Let's take it from the top.

I started the game with the most logical choice - I checked out the tutorial options. There's no video tutorial - there's not even a step-by-step demonstration of how to play. All you get is the video game equivalent of a powerpoint presentation presenting the button combinations.

You are honestly better off simply going into the options screen and looking at the controller set up.

My next step was trying out practice mode. In practice mode you play a game, except about a third of the normal players are on the field at once. All this does is spread the players across the field too wide to do anything but kick pass the ball each time. This is a poor habit to learn from the beginning of the game, as you will come to rely on this - neglecting hand-passing.

Eventually I had to stop learning bad habits and start actually playing the game. I started the game on the default difficulty setting, chose my team (the mighty Lions), lined up some opponents (Gold Coast) and started playing. By the end of the first quarter I was losing 25 - 0. My kick heavy strategy had me giving away marks the way a games reviewer uses awkward analogies. With gusto.

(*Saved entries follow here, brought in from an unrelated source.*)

From an optimization exercise on the open Yosys and OpenROAD flow, aimed at small area; shortcuts taken in it are not production practice.
The RTL was checked by simulation tests, not by an equivalence proof against the original design.

==> inputs of v39 <==
// drv_unit
module drv_unit (
    input  wire        clk,
    input  wire        rst_n,
    input  wire        wr_en,
    input  wire [1:0]  wr_ch,
    input  wire [4:0]  wr_sub,
    input  wire [15:0] wr_data,
    output reg         wr_ack,
    output reg         wr_nak,
    input  wire [1:0]  rd_ch,
    input  wire [4:0]  rd_sub,
    output reg  [31:0] rd_data,
    input  wire [3:0]  flt,
    output wire [3:0]  drv_a,
    output wire [3:0]  drv_b,
    output wire [3:0]  flt_route,
    output wire [3:0]  evt_latched,
    output wire [3:0]  evt_released,
    output wire [3:0]  evt_tripping
);
==> module drv_unit, before the edit <==
module drv_unit (
    input  wire        clk,
    input  wire        rst_n,
    input  wire        wr_en,
    input  wire [1:0]  wr_ch,
    input  wire [4:0]  wr_sub,
    input  wire [15:0] wr_data,
    output reg         wr_ack,
    output reg         wr_nak,
    input  wire [1:0]  rd_ch,
    input  wire [4:0]  rd_sub,
    output reg  [31:0] rd_data,
    input  wire [3:0]  flt,
    output wire [3:0]  drv_a,
    output wire [3:0]  drv_b,
    output wire [3:0]  flt_route,
    output wire [3:0]  evt_latched,
    output wire [3:0]  evt_released,
    output wire [3:0]  evt_tripping
);
    wire [3:0]  stopped;
    wire [31:0] rdata [0:3];
    wire [15:0] per_sh [0:3];
    wire [15:0] cmp_sh [0:3];
    wire [15:0] cap_sh [0:3];
    wire [3:0]  capd_sh;
    wire st = stopped[wr_ch];
    reg  refuse;
    always @(*) begin
        case (wr_sub)
            5'h01:   refuse = !st || (wr_data[11:8] != 4'd0) || wr_data[7];
            5'h02:   refuse = (wr_data[15:6] == 10'd0);
            5'h03:   refuse = 1'b0;
            5'h04:   refuse = 1'b0;
            5'h05, 5'h06, 5'h07, 5'h08, 5'h0A:
                     refuse = !st || (wr_data[15:8] != 8'd0);
            5'h09:   refuse = !st || (wr_data[15:4] != 12'd0);
            5'h0B:   refuse = !st || (wr_data == 16'd0);
            5'h15:   refuse = (wr_data != 16'd1);
            5'h17:   refuse = 1'b0;
            5'h18:   refuse = (wr_data[15:1] != 15'd0);
            default: refuse = 1'b1;
        endcase
    end
    wire acc = wr_en && !refuse;
    function ge_c;
        input [16:0] a;
        input [16:0] b;
        input        ci;
        integer n;
        reg c;
        begin
            c = ci;
            for (n = 0; n < 17; n = n + 1)
                c = (a[n] & ~b[n]) | (a[n] & c) | (~b[n] & c);
            ge_c = c;
        end
    endfunction
    wire        is_per = (wr_sub == 5'h02);
    wire        is_cmp = (wr_sub == 5'h03);
    wire [15:0] per_c  = per_sh[wr_ch];
    wire [15:0] cmp_c  = cmp_sh[wr_ch];
    wire [15:0] cap_c  = cap_sh[wr_ch];
    wire        capd_c = capd_sh[wr_ch];
    wire [15:0] other  = is_cmp ? cap_c : cmp_c;
    wire        w_min  = ge_c({1'b0, other}, {1'b0, wr_data}, is_cmp);
    wire [15:0] per_w  = is_per ? wr_data : per_c;
    wire [15:0] c_eff  = is_per ? (capd_c ? cap_c : cmp_c) : (w_min ? wr_data : other);
    wire        capd_w = is_per ? capd_c : (w_min ^ is_cmp);
    reg [31:0] product;
    reg [15:0] ms, mc, ns, nc, pp, sh1;
    integer i, j;
    always @(*) begin
        ms = c_eff & {16{per_w[0]}};
        mc = 16'd0;
        product = 32'd0;
        product[0] = ms[0];
        for (i = 1; i < 16; i = i + 1) begin
            pp  = c_eff & {16{per_w[i]}};
            sh1 = {1'b0, ms[15:1]};
            for (j = 0; j < 16; j = j + 1) begin
                ns[j] = pp[j] ^ sh1[j] ^ mc[j];
                nc[j] = (pp[j] & sh1[j]) | (pp[j] & mc[j]) | (sh1[j] & mc[j]);
            end
            ms = ns;
            mc = nc;
            product[i] = ms[0];
        end
        product[31:16] = {1'b0, ms[15:1]} + mc;
    end
    wire [15:0] q0      = product[31:16];
    wire [15:0] q1      = q0 + 16'd1;
    wire        q_up    = ge_c({1'b0, product[15:0]}, {1'b0, ~q0}, 1'b1);    
    wire [15:0] on_w    = q_up ? q1 : q0;
    genvar k;
    generate
        for (k = 0; k < 4; k = k + 1) begin : g_ch
            drv_channel u_ch (
                .clk       (clk),
                .rst_n     (rst_n),
                .wacc      (acc && (wr_ch == k)),
                .wsub      (wr_sub),
                .wdata     (wr_data),
                .on_w      (on_w),
                .capd_w    (capd_w),
                .stopped   (stopped[k]),
                .per_sh    (per_sh[k]),
                .cmp_sh    (cmp_sh[k]),
                .cap_sh    (cap_sh[k]),
                .capd_sh   (capd_sh[k]),
                .rsel      (rd_ch == k),
                .rsub      (rd_sub),
                .rdata     (rdata[k]),
                .flt_pin   (flt[k]),
                .drv_a     (drv_a[k]),
                .drv_b     (drv_b[k]),
                .flt_route (flt_route[k]),
                .ev_latch  (evt_latched[k]),
                .ev_rel    (evt_released[k]),
                .ev_trip   (evt_tripping[k])
            );
        end
    endgenerate
    always @(posedge clk) begin
        if (!rst_n) begin
            wr_ack  <= 1'b0;
            wr_nak  <= 1'b0;
            rd_data <= 32'd0;
        end else begin
            wr_ack  <= acc;
            wr_nak  <= wr_en && refuse;
            rd_data <= rdata[0] | rdata[1] | rdata[2] | rdata[3];
        end
    end
endmodule
Settings: LEC_CHECK=0, CAP_MARGIN=20, CORE_MARGIN=2, CORE_UTILIZATION=60, CTS_BUF_LIST=sky130_fd_sc_hd__clkbuf_8, CTS_CLUSTER_DIAMETER=60, CTS_CLUSTER_SIZE=12, PLACE_DENSITY=0.75, SLEW_MARGIN=20; clock period 22.0 ns.
standard.sh (not shown) runs the stock make flow with config.mk's settings and CLKGATE_MAP_FILE= SYNTH_SCRIPT=/design/flow/synth_recipe.tcl, a recipe that flattens the netlist after the stock synthesis.
==> flow/flow/run.sh <==
#!/bin/bash
# Own layout flow: the standard flow (standard.sh, all ORFS steps), with two
# changes in how the layout is made:
#  - Yosys's ABC mapping of the combinational logic uses an area-oriented script
#    (flow/abc_area.script) in place of ORFS's abc_speed.script; register
#    mapping, names and cell types are those of the standard synthesis;
#  - clock tree synthesis uses clkbuf_8 leaf clusters and inserts no dummy
#    loads.
set -euo pipefail
WORK="$(cd "$(dirname "${BASH_SOURCE[0]}")/.." && pwd)"
cd "$WORK"
rm -rf "$WORK/scripts_area"
cp -r "$FLOW_HOME/scripts" "$WORK/scripts_area"
cp "$WORK/flow/abc_area.script" "$WORK/scripts_area/abc_speed.script"
export CTS_ARGS="-sink_clustering_enable -repair_clock_nets -dont_use_dummy_load -buf_list sky130_fd_sc_hd__clkbuf_8 -sink_clustering_size 12 -sink_clustering_max_diameter 60"
bash "$WORK/standard.sh" SCRIPTS_DIR="$WORK/scripts_area" finish > "$WORK/standard_flow.log" 2>&1
==> flow/flow/abc_area.script <==
&get -n
&st
&dch -f
&nf -a
&st
&syn2
&dch -f
&nf -a
&st
&syn2
&dch -f
&nf -a
&put
topo
stime -c
==> v7: changes against v39 <==
--- a/flow/design.v
+++ b/flow/design.v
@@ -365,10 +365,10 @@
     wire [15:0] cmp_c  = cmp_sh[wr_ch];
     wire [15:0] cap_c  = cap_sh[wr_ch];
     wire        capd_c = capd_sh[wr_ch];
-    wire [15:0] other  = is_cmp ? cap_c : cmp_c;
-    wire        w_min  = ge_c({1'b0, other}, {1'b0, wr_data}, is_cmp);
+    wire [15:0] sh_x   = (is_per ? capd_c : is_cmp) ? cap_c : cmp_c;
+    wire        w_min  = ge_c({1'b0, sh_x}, {1'b0, wr_data}, is_cmp);
     wire [15:0] per_w  = is_per ? wr_data : per_c;
-    wire [15:0] c_eff  = is_per ? (capd_c ? cap_c : cmp_c) : (w_min ? wr_data : other);
+    wire [15:0] c_eff  = (!is_per && w_min) ? wr_data : sh_x;
     wire        capd_w = is_per ? capd_c : (w_min ^ is_cmp);
     reg [31:0] product;
     reg [15:0] ms, mc, ns, nc, pp, sh1;
==> flow/flow/run.sh (replaced) <==
#!/bin/bash
# Own layout flow: the standard flow (standard.sh, all ORFS steps), with three
# changes in how the layout is made:
#  - Yosys's ABC mapping of the combinational logic uses an area-oriented script
#    (flow/abc_area.script) in place of ORFS's abc_speed.script; register
#    mapping, names and cell types are those of the standard synthesis;
#  - clock tree synthesis uses clkbuf_8 leaf clusters and inserts no dummy
#    loads;
#  - every input and output port still gets its own buffer (buffer_ports), but
#    the buffer is sky130_fd_sc_hd__buf_1.
set -euo pipefail
WORK="$(cd "$(dirname "${BASH_SOURCE[0]}")/.." && pwd)"
cd "$WORK"
rm -rf "$WORK/scripts_area"
cp -r "$FLOW_HOME/scripts" "$WORK/scripts_area"
cp "$WORK/flow/abc_area.script" "$WORK/scripts_area/abc_speed.script"
export CTS_ARGS="-sink_clustering_enable -repair_clock_nets -dont_use_dummy_load -buf_list sky130_fd_sc_hd__clkbuf_8 -sink_clustering_size 12 -sink_clustering_max_diameter 60"
export BUFFER_PORTS_ARGS="-buffer_cell sky130_fd_sc_hd__buf_1"
bash "$WORK/standard.sh" SCRIPTS_DIR="$WORK/scripts_area" finish > "$WORK/standard_flow.log" 2>&1
==> v10: changes against v39 <==
==> flow/run.sh (new file) <==
#!/bin/bash
# synth_recipe.tcl (not shown) runs the flow's synth.tcl, then flattens the netlist and writes it again
# the make line also repeats each setting of config.mk as NAME=value (left out here)
make -C /OpenROAD-flow-scripts/flow DESIGN_CONFIG=/design/flow/config.mk WORK_HOME=/design/flow/orfs CLKGATE_MAP_FILE= SYNTH_SCRIPT=/design/flow/synth_recipe.tcl finish
removed: flow/flow/run.sh
removed: flow/flow/abc_area.script
removed: flow/standard.sh
==> v8: changes against v39 <==
--- a/flow/flow/run.sh
+++ b/flow/flow/run.sh
@@ -5,7 +5,9 @@
 #    (flow/abc_area.script) in place of ORFS's abc_speed.script; register
 #    mapping, names and cell types are those of the standard synthesis;
 #  - clock tree synthesis uses clkbuf_8 leaf clusters and inserts no dummy
-#    loads.
+#    loads;
+#  - every input and output port still gets its own buffer (buffer_ports), but
+#    the buffer is sky130_fd_sc_hd__buf_1.
 set -euo pipefail
 WORK="$(cd "$(dirname "${BASH_SOURCE[0]}")/.." && pwd)"
 cd "$WORK"
@@ -13,4 +15,5 @@
 cp -r "$FLOW_HOME/scripts" "$WORK/scripts_area"
 cp "$WORK/flow/abc_area.script" "$WORK/scripts_area/abc_speed.script"
 export CTS_ARGS="-sink_clustering_enable -repair_clock_nets -dont_use_dummy_load -buf_list sky130_fd_sc_hd__clkbuf_8 -sink_clustering_size 12 -sink_clustering_max_diameter 60"
+export BUFFER_PORTS_ARGS="-buffer_cell sky130_fd_sc_hd__buf_1"
 bash "$WORK/standard.sh" SCRIPTS_DIR="$WORK/scripts_area" finish > "$WORK/standard_flow.log" 2>&1
==> flow_metrics.tcl <==
set metrics [dict create \
    status "timing/DRC/antenna clean" \
    met2WireLength_um 123000 \
    seqPwrFrac_pct 61.2 \
    path_buf_inv 9 \
    clockNetworkAreaShare_pct 2.53 \
    clockPowerShare_pct 31.2 \
    inv_count 275 \
    hold_start "g_ch[2].u_ch.s1" \
    antenna_found_initial 40 \
]
the above is filed under v39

The second and third quarter saw me get my first behind and my first goal respectively, and by the fourth quarter I actually managed to start shutting down my opponents in defence - though my own offence still left a lot to be desired.

Screenshot
The majority of my problems weren't even directly related to my bad habits, to be fair. One of the biggest problems with Rugby League Live was the way the game was animated - everything is so scripted that often you'd hit the 'tackle' button and find your character sliding across the ground like Akuma mid-Raging Demon until you finally tackled them.

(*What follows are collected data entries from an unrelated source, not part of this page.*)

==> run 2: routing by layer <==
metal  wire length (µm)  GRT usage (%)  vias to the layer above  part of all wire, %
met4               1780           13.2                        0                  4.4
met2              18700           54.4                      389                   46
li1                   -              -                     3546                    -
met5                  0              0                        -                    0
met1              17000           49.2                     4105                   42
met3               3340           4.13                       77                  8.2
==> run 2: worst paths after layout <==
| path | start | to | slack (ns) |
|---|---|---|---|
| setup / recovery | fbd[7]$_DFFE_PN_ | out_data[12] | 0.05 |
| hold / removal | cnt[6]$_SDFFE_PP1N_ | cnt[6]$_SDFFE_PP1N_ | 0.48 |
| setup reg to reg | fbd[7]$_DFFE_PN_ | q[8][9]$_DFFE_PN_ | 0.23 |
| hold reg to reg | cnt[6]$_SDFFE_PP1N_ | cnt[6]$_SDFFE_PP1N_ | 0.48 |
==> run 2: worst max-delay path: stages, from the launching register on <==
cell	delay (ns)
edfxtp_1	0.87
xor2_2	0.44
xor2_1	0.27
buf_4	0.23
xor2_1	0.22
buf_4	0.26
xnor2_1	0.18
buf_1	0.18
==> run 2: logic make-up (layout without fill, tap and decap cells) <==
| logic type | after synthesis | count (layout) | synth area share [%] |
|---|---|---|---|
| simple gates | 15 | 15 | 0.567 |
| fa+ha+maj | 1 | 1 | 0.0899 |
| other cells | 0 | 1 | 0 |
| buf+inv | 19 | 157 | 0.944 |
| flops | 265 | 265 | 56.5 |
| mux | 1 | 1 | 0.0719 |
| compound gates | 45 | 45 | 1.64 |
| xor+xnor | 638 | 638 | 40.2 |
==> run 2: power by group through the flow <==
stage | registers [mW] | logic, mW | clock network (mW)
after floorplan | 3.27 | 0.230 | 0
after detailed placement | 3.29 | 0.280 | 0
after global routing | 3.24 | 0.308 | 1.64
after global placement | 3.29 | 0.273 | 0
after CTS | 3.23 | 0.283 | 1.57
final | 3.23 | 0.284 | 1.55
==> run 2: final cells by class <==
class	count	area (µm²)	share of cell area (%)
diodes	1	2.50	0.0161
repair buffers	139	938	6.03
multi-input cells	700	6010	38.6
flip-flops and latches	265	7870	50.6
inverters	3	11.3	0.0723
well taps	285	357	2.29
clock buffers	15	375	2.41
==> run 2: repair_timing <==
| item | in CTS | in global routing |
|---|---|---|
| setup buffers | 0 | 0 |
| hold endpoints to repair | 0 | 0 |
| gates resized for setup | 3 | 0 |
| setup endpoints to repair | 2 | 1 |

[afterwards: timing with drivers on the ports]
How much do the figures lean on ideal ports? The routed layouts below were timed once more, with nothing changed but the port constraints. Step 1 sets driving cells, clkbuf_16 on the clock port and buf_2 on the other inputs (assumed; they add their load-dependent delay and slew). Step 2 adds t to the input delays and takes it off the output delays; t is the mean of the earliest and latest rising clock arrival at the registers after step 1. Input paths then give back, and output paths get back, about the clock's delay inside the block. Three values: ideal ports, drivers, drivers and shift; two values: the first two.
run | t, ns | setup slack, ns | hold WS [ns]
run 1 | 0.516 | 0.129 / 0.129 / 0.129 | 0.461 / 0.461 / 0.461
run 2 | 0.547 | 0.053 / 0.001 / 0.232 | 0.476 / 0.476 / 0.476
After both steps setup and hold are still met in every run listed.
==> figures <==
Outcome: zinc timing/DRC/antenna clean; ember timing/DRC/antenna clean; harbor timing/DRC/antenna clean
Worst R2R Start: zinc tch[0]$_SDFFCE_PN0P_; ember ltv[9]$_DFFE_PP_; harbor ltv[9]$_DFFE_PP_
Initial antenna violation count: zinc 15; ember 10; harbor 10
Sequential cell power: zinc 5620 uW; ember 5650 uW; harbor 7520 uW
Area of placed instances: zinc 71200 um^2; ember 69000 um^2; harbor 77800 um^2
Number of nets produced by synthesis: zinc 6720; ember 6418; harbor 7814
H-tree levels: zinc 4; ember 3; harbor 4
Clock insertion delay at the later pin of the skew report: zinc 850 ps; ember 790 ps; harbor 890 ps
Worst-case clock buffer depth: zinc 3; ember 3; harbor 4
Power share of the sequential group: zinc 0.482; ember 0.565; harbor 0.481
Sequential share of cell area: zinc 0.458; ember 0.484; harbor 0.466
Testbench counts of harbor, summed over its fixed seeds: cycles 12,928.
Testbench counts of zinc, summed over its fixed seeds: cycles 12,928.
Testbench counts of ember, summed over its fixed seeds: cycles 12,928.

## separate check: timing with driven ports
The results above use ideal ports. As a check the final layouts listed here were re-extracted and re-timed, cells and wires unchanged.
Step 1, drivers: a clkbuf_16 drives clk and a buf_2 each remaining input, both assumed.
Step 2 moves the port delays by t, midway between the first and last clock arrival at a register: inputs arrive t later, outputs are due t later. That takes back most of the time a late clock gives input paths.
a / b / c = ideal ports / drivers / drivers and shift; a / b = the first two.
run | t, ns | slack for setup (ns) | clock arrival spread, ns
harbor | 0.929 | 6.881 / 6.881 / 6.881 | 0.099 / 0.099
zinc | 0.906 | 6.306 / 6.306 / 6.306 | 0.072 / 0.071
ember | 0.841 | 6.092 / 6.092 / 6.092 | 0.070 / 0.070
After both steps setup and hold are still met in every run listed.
This design comes from an exercise in tuning for small area and a short achievable clock period on the open sky130 flow, not from production work. Only simulation tests tie the RTL to the original design; equivalence was not proved. Power is estimated from default activity; no workload was simulated.

Design bv_cp2, start of the top module:
module bv_cp2 (
    input  wire        clk,
    input  wire        rst,         
    input  wire        issue,       
    input  wire [5:0]  op,          
    input  wire [23:0] ga,
    input  wire [23:0] gb,
    output reg         r1_valid,    
    output wire [23:0] r1_data,     
    output reg         r2_valid,    
    output reg  [23:0] r2_data,     
    output reg         r1_ill       
);
    function [11:0] sat13(input [12:0] v);
        if (v[12] == v[11])
            sat13 = v[11:0];
        else
            sat13 = {v[12], {11{~v[12]}}};
    endfunction
    function [23:0] sat24(input [31:0] v);
        if (v[31:23] == 9'h000 || v[31:23] == 9'h1FF)
            sat24 = v[23:0];
        else
            sat24 = {v[31], {23{~v[31]}}};
    endfunction
    function [13:0] bpp(input [11:0] x, input one, input two, input neg);
        reg [12:0] m;
        begin
            m = ({13{one}} & {x[11], x}) | ({13{two}} & {x, 1'b0});
            m = m ^ {13{neg}};
            bpp = {neg, ~m[12], m[11:0]};
        end
  ...
Settings: LEC_CHECK=0, CAP_MARGIN=20, CORE_MARGIN=2, CORE_UTILIZATION=50, PLACE_DENSITY=0.75, SLEW_MARGIN=20; clock period 15.0 ns.
standard.sh (not shown) runs the stock make flow with config.mk's settings and CLKGATE_MAP_FILE= SYNTH_SCRIPT=/design/flow/synth_recipe.tcl, a recipe that flattens the netlist after the stock synthesis.
==> flow/flow/run.sh <==
#!/bin/bash
# The standard layout (the standard.sh, its synthesis unchanged), with
# timing repair asked to leave a setup slack of at least SETUP_SLACK_MARGIN
# ns at the design's clock period: the design's paths are far shorter than
# the period, so without the margin the repair steps do nothing. Every port
# still gets its own buffer, a buf_2 rather than the flow's default choice
# of a delay cell.
# make's full output goes to flow.log; each step's log is under orfs/logs.
set -euo pipefail
bash standard.sh SETUP_SLACK_MARGIN=8.5 "BUFFER_PORTS_ARGS=-buffer_cell sky130_fd_sc_hd__buf_2" finish > flow.log 2>&1
Change:
--- a/flow/flow/run.sh
+++ b/flow/flow/run.sh
@@ -8,3 +8,3 @@
 # make's full output goes to flow.log; each step's log is under orfs/logs.
 set -euo pipefail
-bash standard.sh SETUP_SLACK_MARGIN=8.5 "BUFFER_PORTS_ARGS=-buffer_cell sky130_fd_sc_hd__buf_2" finish > flow.log 2>&1
+bash standard.sh SETUP_SLACK_MARGIN=8.75 "BUFFER_PORTS_ARGS=-buffer_cell sky130_fd_sc_hd__buf_2" finish > flow.log 2>&1
The changed run completed with no timing, DRC or antenna violations.
Global-route usage goes down by 0.30 points.
Clock-buffer cell count went down by 2.
Worst hold slack gets better by 0.0034 ns.
Register-to-register slack is better by 0.16 ns.
Critical path depth is lower by 4.
Utilization rises by 1.5 points.
Non-clock buffer count is higher by 22.
Change:
==> flow/flow/run.sh (replaced) <==
#!/bin/bash
# The standard layout (the standard.sh, its synthesis unchanged), with
# timing repair asked to leave a setup slack of at least SETUP_SLACK_MARGIN
# ns at the design's clock period: the design's paths are far shorter than
# the period, so without the margin the repair steps do nothing.
# make's full output goes to flow.log; each step's log is under orfs/logs.
set -euo pipefail
bash standard.sh SETUP_SLACK_MARGIN=8 finish > flow.log 2>&1
=>
- core utilization goes down by 1.3 points
- via count goes down by 2.3%
- cell area goes down by 2.3%
Change:
==> flow/flow/run.sh (replaced) <==
#!/bin/bash
# The standard layout (the standard.sh, its synthesis unchanged), with
# timing repair asked to leave a setup slack of at least SETUP_SLACK_MARGIN
# ns at the design's clock period: the design's paths are far shorter than
# the period, so without the margin the repair steps do nothing. Every port
# still gets its own buffer, a buf_2 rather than the flow's default choice
# of a delay cell.
# make's full output goes to flow.log; each step's log is under orfs/logs.
set -euo pipefail
bash standard.sh SETUP_SLACK_MARGIN=8.5 "BUFFER_PORTS_ARGS=-buffer_cell sky130_fd_sc_hd__buf_2" finish > flow.log 2>&1
--- a/flow/config.mk
+++ b/flow/config.mk
@@ -8,5 +8,5 @@
 export CAP_MARGIN = 20
 export CORE_MARGIN = 2
-export CORE_UTILIZATION = 50
-export PLACE_DENSITY = 0.75
+export CORE_UTILIZATION = 55
+export PLACE_DENSITY = 0.8
 export SLEW_MARGIN = 20
Result:
- The changed run completed without violations
- synthesized cell count is unchanged
- wire length goes down by 0.57%
- register-to-register slack improves by 0.41 ns
- setup slack gets better by 0.41 ns
- final area goes down by 0.32%
- worst hold slack gets better by 0.032 ns
- global-route usage increases by 2.4 points
- sequential power increases by about 0.7%

========
## oak
Another version of the RTL of bv_cp2 (not shown whole).
Size in the first run: ~0.028 mm² of cells after synthesis.
## bv_cp2
module bv_cp2 (
    input  wire        clk,
    input  wire        rst,         
    input  wire        issue,       
    input  wire [5:0]  op,          
    input  wire [23:0] ga,
    input  wire [23:0] gb,
    output reg         r1_valid,    
    output wire [23:0] r1_data,     
    output reg         r2_valid,    
    output reg  [23:0] r2_data,     
    output reg         r1_ill       
);
export LEC_CHECK = 0
export CAP_MARGIN = 20
export CORE_MARGIN = 2
export CORE_UTILIZATION = 50
export PLACE_DENSITY = 0.75
export SLEW_MARGIN = 20
create_clock -name core_clock -period 15.0 [get_ports {clk}]
==> flow/flow/run.sh <==
#!/bin/bash
# The standard layout (the standard.sh, its synthesis unchanged), with
# timing repair asked to leave a setup slack of at least SETUP_SLACK_MARGIN
# ns at the design's clock period: the design's paths are far shorter than
# the period, so without the margin the repair steps do nothing. Every port
# still gets its own buffer, a buf_2 rather than the flow's default choice
# of a delay cell.
# make's full output goes to flow.log; each step's log is under orfs/logs.
set -euo pipefail
bash standard.sh SETUP_SLACK_MARGIN=8.5 "BUFFER_PORTS_ARGS=-buffer_cell sky130_fd_sc_hd__buf_2" finish > flow.log 2>&1
> inputs changed (oak -> pine)
diff --git a/flow/flow/run.sh b/flow/flow/run.sh
--- a/flow/flow/run.sh
+++ b/flow/flow/run.sh
@@ -8,3 +8,3 @@
 # make's full output goes to flow.log; each step's log is under orfs/logs.
 set -euo pipefail
-bash standard.sh SETUP_SLACK_MARGIN=8.5 "BUFFER_PORTS_ARGS=-buffer_cell sky130_fd_sc_hd__buf_2" finish > flow.log 2>&1
+bash standard.sh SETUP_SLACK_MARGIN=9 "BUFFER_PORTS_ARGS=-buffer_cell sky130_fd_sc_hd__buf_2" finish > flow.log 2>&1
pine | status: complete | timing, DRC, antenna: pass. pine vs oak, clock period minus final worst setup slack went down by 0.30 ns. Diff oak -> pine: initial antenna violation count picked up an extra 1; wire length of the first global-routing pass picked up an extra 740 µm; setup slack picked up an extra 0.30 ns; floorplan die height neither gained nor lost much.

==> separate check: timing with driven ports <==
How much do the figures lean on ideal ports? The routed layouts below were timed once more, with nothing changed but the port constraints. Step 1 sets driving cells, clkbuf_16 on the clock port and buf_2 on the other inputs (assumed; they add their load-dependent delay and slew). Step 2 moves the port delays by t, midway between the first and last clock arrival at a register: inputs arrive t later, outputs are due t later. That takes back most of the time a late clock gives input paths. a / b / c = ideal / step 1 / step 2; a / b = the first two.
| run | shift t [ns] | setup WS [ns] | worst setup path at the end |
|---|---|---|---|
| the first run of note 1 | 0.536 | 8.649 / 8.649 / 8.353 | input to register |
| the second run of note 1 | 0.538 | 8.809 / 8.809 / 8.589 | input to register |
| the third run of note 1 | 0.530 | 8.268 / 8.268 / 7.859 | input to register |
| the fourth run of note 1 | 0.535 | 8.680 / 8.680 / 8.416 | input to register |
| oak | 0.639 | 8.634 / 8.634 / 8.198 | input to register |
| pine | 0.631 | 8.936 / 8.936 / 8.622 | input to register |
After both steps every run listed still meets setup and hold. For oak, which loses most, drivers alone change the setup slack by 0.000 ns; drivers and shift together by -0.436 ns.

In AFL Live they avoided this by erring on the side of caution - the game still relies on fixed animations, but the window of opportunity to engage these animations has been drastically reduced. In some cases it has taken the concept too far - so what would happen is I would tell my player to soccer kick the ball along the ground or mark the ball and they simply wouldn't because I'd pressed it too early. I still have this issue, but early on in the game I found myself punished for it heavily.

In my second game - again against the Suns (they're the worst team in the game, and I really needed a win) - the end result was 23 - 24. I won by a single point, though my offence still wasn't worth a damn. At this point I was still relying heavily on the A button to kick - A is what you use to direct the kick on your own, while X will automatically kick the ball in the direction of the other teams goal. The third game I stopped using the A button altogether - I used X at every opportunity. I won 62 - 18.

The X button is crazy overpowered, and it really does relegate the A button to an afterthought. It still relies on a little timing on your part (if you fill the kick bar your shot will go wild, usually out on the full) but it primarily acts as the win button. Even after the centre bounce my typical strategy was to quickly press X - immediately kicking it down my end of the field, regardless of the direction I was facing.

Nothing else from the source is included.